Russia has managed to mythologize its image in the world. Among other things, its ethnic borders are mythologized. We wrote about this when we talked about the border between Russia and Ukraine. But it should be noted that this is not the only place where Russia has managed to impose on the world the idea that the western border of the Russian Federation is a stable concept, that the spread of Russians on this border is eternal. In fact, this border is a twentieth-century reality. The Soviet government, or rather the Russian communists, managed to strip the territories that are now the west of the Russian Federation of their color and ethnic diversity. These are the territories they inherited from the Russian Empire. 

But in the first half of the twentieth century, in the western parts of the Pskov, Smolensk, Bryansk, and even Tver regions, it was obvious that both the physical and mental border of Russia before its expansion was much further east. Interestingly, certain material traces of this phenomenon can still be seen today. Although Belarusians, Jews, Ukrainians, and Poles have long been absent from this neglected Russian province.

The Smolensk region

If you look at the map of the Polish Uprising of 1863-64, you will see that the easternmost places where rebel groups operated were in the territory of the present-day Mogilev Oblast of Belarus, on the very border with present-day Russia, its Smolensk Oblast. It is clear that an active armed uprising implies a strong presence of the Polish minority in this area. 

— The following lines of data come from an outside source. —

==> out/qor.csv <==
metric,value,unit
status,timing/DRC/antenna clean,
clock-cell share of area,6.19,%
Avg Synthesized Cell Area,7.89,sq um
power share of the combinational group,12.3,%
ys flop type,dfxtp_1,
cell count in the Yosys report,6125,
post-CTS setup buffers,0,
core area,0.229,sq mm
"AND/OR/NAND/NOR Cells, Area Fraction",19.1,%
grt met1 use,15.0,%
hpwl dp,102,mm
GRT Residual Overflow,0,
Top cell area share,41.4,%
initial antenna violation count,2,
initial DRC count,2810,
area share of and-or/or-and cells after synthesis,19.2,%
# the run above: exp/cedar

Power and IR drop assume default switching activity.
==> inputs of branch sierra <==
Design sd_card_top, start of the top module:
module sd_card_top
#(
	parameter  SPI_LOW_SPEED_DIV = 248,          
	parameter  SPI_HIGH_SPEED_DIV = 0            
)
(
	input            clk,
	input            rst,
	output           SD_nCS,                     
	output           SD_DCLK,                    
	output           SD_MOSI,                    
	input            SD_MISO,                    
	output           sd_init_done,               
	input            sd_sec_read,                
	input[31:0]      sd_sec_read_addr,           
	output[7:0]      sd_sec_read_data,           
	output           sd_sec_read_data_valid,     
	output           sd_sec_read_end,            
	input            sd_sec_write,               
	input[31:0]      sd_sec_write_addr,          
	input[7:0]       sd_sec_write_data,          
	output           sd_sec_write_data_req,      
	output           sd_sec_write_end            
);
Settings: LEC_CHECK=0, ABC_AREA=0, CAP_MARGIN=20, CORE_ASPECT_RATIO=0.78, CORE_MARGIN=5, CORE_UTILIZATION=63, CTS_CLUSTER_SIZE=25, GPL_TIMING_DRIVEN=1, MAX_ROUTING_LAYER=met4, SLEW_MARGIN=20; clock period 5.0 ns.
run.sh (not shown) runs the stock make flow with config.mk's settings and CLKGATE_MAP_FILE=.
==> branch indigo: changes against branch sierra <==
Settings changed: ABC_AREA 0 to 1, CORE_ASPECT_RATIO 0.78 to unset, CORE_MARGIN 5 to 2, CORE_UTILIZATION 63 to 70, CTS_CLUSTER_DIAMETER set to 205, CTS_CLUSTER_SIZE 25 to 15, GPL_TIMING_DRIVEN 1 to unset, MAX_ROUTING_LAYER met4 to unset, PLACE_DENSITY set to 0.82, SETUP_SLACK_MARGIN set to -0.2.
==> flow/constraint.sdc (replaced) <==
create_clock -name core_clock -period 1.99 [get_ports {clk}]
set_input_delay 0.3980 -clock core_clock [delete_from_list [all_inputs] [get_ports {clk}]]
set_output_delay 0.3980 -clock core_clock [all_outputs]
set_load 0.01 [all_outputs]
==> branch garnet: changes against branch sierra <==
Settings changed: ABC_AREA 0 to unset, CAP_MARGIN 20 to 30, CELL_PAD_IN_SITES_DETAIL_PLACEMENT set to 1, CORE_ASPECT_RATIO 0.78 to unset, CORE_MARGIN 5 to 2, CORE_UTILIZATION 63 to 40, CTS_CLUSTER_SIZE 25 to unset, GPL_TIMING_DRIVEN 1 to unset, MAX_ROUTING_LAYER met4 to unset.
==> flow/constraint.sdc (replaced) <==
create_clock -name core_clock -period 3.35 [get_ports {clk}]
set_input_delay 0.6700 -clock core_clock [delete_from_list [all_inputs] [get_ports {clk}]]
set_output_delay 0.6700 -clock core_clock [all_outputs]
set_load 0.01 [all_outputs]
==> branch lagoon: changes against branch sierra <==
Settings changed: ABC_AREA 0 to unset, CORE_ASPECT_RATIO 0.78 to unset, CORE_MARGIN 5 to 2, CORE_UTILIZATION 63 to 32, CTS_CLUSTER_SIZE 25 to 73, GPL_TIMING_DRIVEN 1 to unset, MAX_ROUTING_LAYER met4 to unset, PLACE_DENSITY_LB_ADDON set to 0.22, SETUP_SLACK_MARGIN set to 0.65.
==> flow/constraint.sdc (replaced) <==
create_clock -name core_clock -period 4.18 [get_ports {clk}]
set_input_delay 0.8360 -clock core_clock [delete_from_list [all_inputs] [get_ports {clk}]]
set_output_delay 0.8360 -clock core_clock [all_outputs]
set_load 0.01 [all_outputs]
==> summary of the runs <==
- Branch garnet finished with timing, DRC and antenna clean. Branch lagoon produced a clean layout. Branch sierra finished clean. Branch indigo finished with setup timing left.
- The highest worst setup slack belongs to branch sierra, the lowest to branch indigo.
- Against branch lagoon, the utilization of branch garnet is higher by 11 points.
- In branch sierra the cell count is lower than in branch indigo, by 13%.
- Against branch sierra, the wire length of branch lagoon is larger by about 7%.
- Clock-buffer cell count, lowest first: branch indigo, branch sierra, branch lagoon, branch garnet.
- Sequential share of layout area: branch sierra > branch lagoon > branch indigo > branch garnet.
- Of branch indigo and branch garnet, branch garnet has the higher critical path depth (gap 6).
- Against branch indigo, the global-route usage of branch lagoon is lower by 19 points.
- First-iteration DRC count: branch lagoon < branch garnet < branch sierra < branch indigo.
- The lowest register-to-register slack belongs to branch indigo, the highest to branch sierra.
**flow/config.mk**
```make
export PLATFORM = sky130hd
export DESIGN_NAME = alu
export DESIGN_NICKNAME = alu
export VERILOG_FILES = /design/flow/design.v
export SDC_FILE = /design/flow/constraint.sdc
export NUM_CORES = 4
export LEC_CHECK = 0
export CAP_MARGIN = 5
export CORE_MARGIN = 2
export CORE_UTILIZATION = 69
export CTS_CLUSTER_SIZE = 41
export SETUP_SLACK_MARGIN = -0.22
export SLEW_MARGIN = 40
```
**flow/constraint.sdc**
```tcl
create_clock -name core_clock -period 3.95 [get_ports {clk}]
set_input_delay 0.7900 -clock core_clock [delete_from_list [all_inputs] [get_ports {clk}]]
set_output_delay 0.7900 -clock core_clock [all_outputs]
set_load 0.01 [all_outputs]
```
Setup of run A:
## cordic
module cordic #(
    parameter WIDTH = 16,                
    parameter ITERATIONS = 12,           
    parameter MODE = 0                   
)(
    input wire clk,
    input wire rst_n,
    input wire start,                    
    input wire [WIDTH-1:0] x_in,         
    input wire [WIDTH-1:0] y_in,         
    input wire [WIDTH-1:0] z_in,         
    output reg done,                     
    output reg [WIDTH-1:0] x_out,        
    output reg [WIDTH-1:0] y_out,        
    output reg [WIDTH-1:0] z_out         
);
Size: roughly 1300 cells after synthesis, roughly 110 flip-flops, ~100 I/O pins, about 8900 sq um of cells after synthesis.
clock: 8.24 ns
lec_check: 0
abc_area: 1
cap_margin: 20
cell_pad_in_sites_detail_placement: 2
core_aspect_ratio: 0.89
core_margin: 6
core_utilization: 40
cts_cluster_size: 57
gpl_timing_driven: 0
hold_slack_margin: 0.2
max_routing_layer: met4
place_density_lb_addon: 0.26
slew_margin: 40
run.sh (not shown) runs the stock make flow with config.mk's settings and CLKGATE_MAP_FILE=.
In the summary table, run A is marked failed, with error DPL-0033 raised in 3_5_place_dp.
What run B does differently from run A at the input level:
- SETUP_SLACK_MARGIN: unset -> -0.55
- HOLD_SLACK_MARGIN: 0.2 -> 0.29
- MAX_ROUTING_LAYER: met4 -> unset
- CTS_CLUSTER_SIZE: 57 -> unset
- ABC_AREA: 1 -> unset
- CORE_UTILIZATION: 40 -> 72
- GPL_TIMING_DRIVEN: 0 -> unset
- PLACE_DENSITY: unset -> 0.67
- CORE_ASPECT_RATIO: 0.89 -> unset
- CORE_MARGIN: 6 -> 2
- CELL_PAD_IN_SITES_DETAIL_PLACEMENT: 2 -> unset
- PLACE_DENSITY_LB_ADDON: 0.26 -> unset
- the clock period (ns, I/O delays scaled along): 8.24 -> 7.27
Notes after the runs:
The run showing the smaller fraction of synthesized area in multiplexers is run A. [compare] base=run A new=run B: die height now smaller, area after synthesis up about 5%. From run A to run B the numbers moved as follows: synthesized chip area reported by yosys grew by 5.1%, synthesized instance count went down. Share of synthesized registers carrying an async set or reset came out exactly the same in run B and run A. The flow ran to completion for all of run A and run B but run A, which stopped partway. The xor-xnor portion of the synthesized cell area in run B sits 2.4 points above the value recorded for run A. [run B vs run A] mean post-synth cell area: higher in run B.
[inputs] run C vs run B
- setting CTS_CLUSTER_DIAMETER to 30 for the first time
- changing PLACE_DENSITY from 0.67 to 0.7
- changing SLEW_MARGIN from 40 to 20
- changing SETUP_SLACK_MARGIN from -0.55 to 0.61
- removing HOLD_SLACK_MARGIN (formerly 0.29)
- changing the clock period (ns, I/O delays scaled along) from 7.27 to 4.68
- What ended run C was a tool error in 5_1_grt; the run never finished.
- Re synthesized cell area: no difference whatsoever between run C and run B.
- Proportion of synthesized area in mux cells across run B and run C: no real change.
- Number of flops mapped to enable cells by yosys delta (run C -> run B): insignificant
- Going from run B to run C, worst-case setup slack after placement saw a decrease, post-synthesis register bit count saw little to no change.
### run C -> run D
- CORE_UTILIZATION: 72 -> 40
- SETUP_SLACK_MARGIN: 0.61 -> unset
- CTS_CLUSTER_DIAMETER: 30 -> unset
- PLACE_DENSITY: 0.7 -> unset
- the clock period (ns, I/O delays scaled along): 4.68 -> 10.0
==> results <==
Run D against run C: number of sinks on the clock net roughly the same, post-DP HPWL lower.
The final layout from run D, which completed every stage, passed the timing, design-rule and antenna checks at the end of the flow.
Delta (run D minus run C): number of core rows picked up an extra 14; pre-CTS setup slack picked up an extra 4.49 ns; post-CTS setup repair buffer count lost 41.

* * *

cordic again, from the RTL that the note above started with.
make LEC_CHECK=0 ABC_AREA=1 CAP_MARGIN=20 CELL_PAD_IN_SITES_DETAIL_PLACEMENT=1 CORE_ASPECT_RATIO=0.9 CORE_MARGIN=4 CORE_UTILIZATION=60 CTS_CLUSTER_SIZE=21 GPL_TIMING_DRIVEN=1 MAX_ROUTING_LAYER=met5 MIN_ROUTING_LAYER=met2 PLACE_DENSITY_LB_ADDON=0.08 SLEW_MARGIN=15 finish   # period 3.47 ns
The baseline aborted during detailed placement (3_5_place_dp) with DPL-0033.
Then changed:
==> flow/config.mk (replaced) <==
export PLATFORM = sky130hd
export DESIGN_NAME = cordic
export DESIGN_NICKNAME = cordic
export VERILOG_FILES = /design/flow/design.v
export SDC_FILE = /design/flow/constraint.sdc
export NUM_CORES = 4
export LEC_CHECK = 0
export CAP_MARGIN = 20
export CELL_PAD_IN_SITES_DETAIL_PLACEMENT = 1
export CORE_ASPECT_RATIO = 0.9
export CORE_MARGIN = 4
export CORE_UTILIZATION = 24
export GPL_TIMING_DRIVEN = 0
export HOLD_SLACK_MARGIN = 0.08
export MAX_ROUTING_LAYER = met4
export PLACE_DENSITY_LB_ADDON = 0.19
export SLEW_MARGIN = 20
==> flow/constraint.sdc (replaced) <==
create_clock -name core_clock -period 3.94 [get_ports {clk}]
set_input_delay 0.7880 -clock core_clock [delete_from_list [all_inputs] [get_ports {clk}]]
set_output_delay 0.7880 -clock core_clock [all_outputs]
set_load 0.01 [all_outputs]
Outcome: This time the run produced a layout that fails on setup timing. Die size climbs to 2.5 times its value. Synthesized cell count is lower by 27%. Synthesized area is higher by 5.1%.
Then changed:
==> flow/config.mk (replaced) <==
export PLATFORM = sky130hd
export DESIGN_NAME = cordic
export DESIGN_NICKNAME = cordic
export VERILOG_FILES = /design/flow/design.v
export SDC_FILE = /design/flow/constraint.sdc
export NUM_CORES = 4
export LEC_CHECK = 0
export CAP_MARGIN = 20
export CORE_MARGIN = 2
export CORE_UTILIZATION = 70
export CTS_CLUSTER_DIAMETER = 42
export SETUP_SLACK_MARGIN = 1.39
export SLEW_MARGIN = 20
==> flow/constraint.sdc (replaced) <==
create_clock -name core_clock -period 5.42 [get_ports {clk}]
set_input_delay 1.0840 -clock core_clock [delete_from_list [all_inputs] [get_ports {clk}]]
set_output_delay 1.0840 -clock core_clock [all_outputs]
set_load 0.01 [all_outputs]
The changed run produced a clean layout.
Wire length decreases by 16%.
Die area drops by 66%.
Non-clock buffer count shrinks by 89.
Fmax came out lower by 0.74%.
Worst hold slack improves by 0.18 ns.
Sequential share of layout area goes up by 2.5 points.
Synthesized cell count is unchanged.
Final cell count decreases by 25%.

In fact, Smolensk itself, despite the fact that it is now perceived as a typically Russian regional center, was not a purely Russian city in recent history. Rather, it should be said that it was part of historical Belarus. The entire land of Smolensk was part of the Grand Duchy of Lithuania and the Polish-Lithuanian Commonwealth with extremely short periods of control by Moscow. 

The situation changed only in 1654, when Moscow managed to capture Smolensk. But for a very long time this land was characterized by a rather Belarusian ethnic character. Until 1772, Smolensk was generally a borderland with the Polish-Lithuanian Commonwealth. The Smolensk nobility performed military service in the Smolensk gentry regiment until 1764, when it was abolished by Russian Empress Catherine II. 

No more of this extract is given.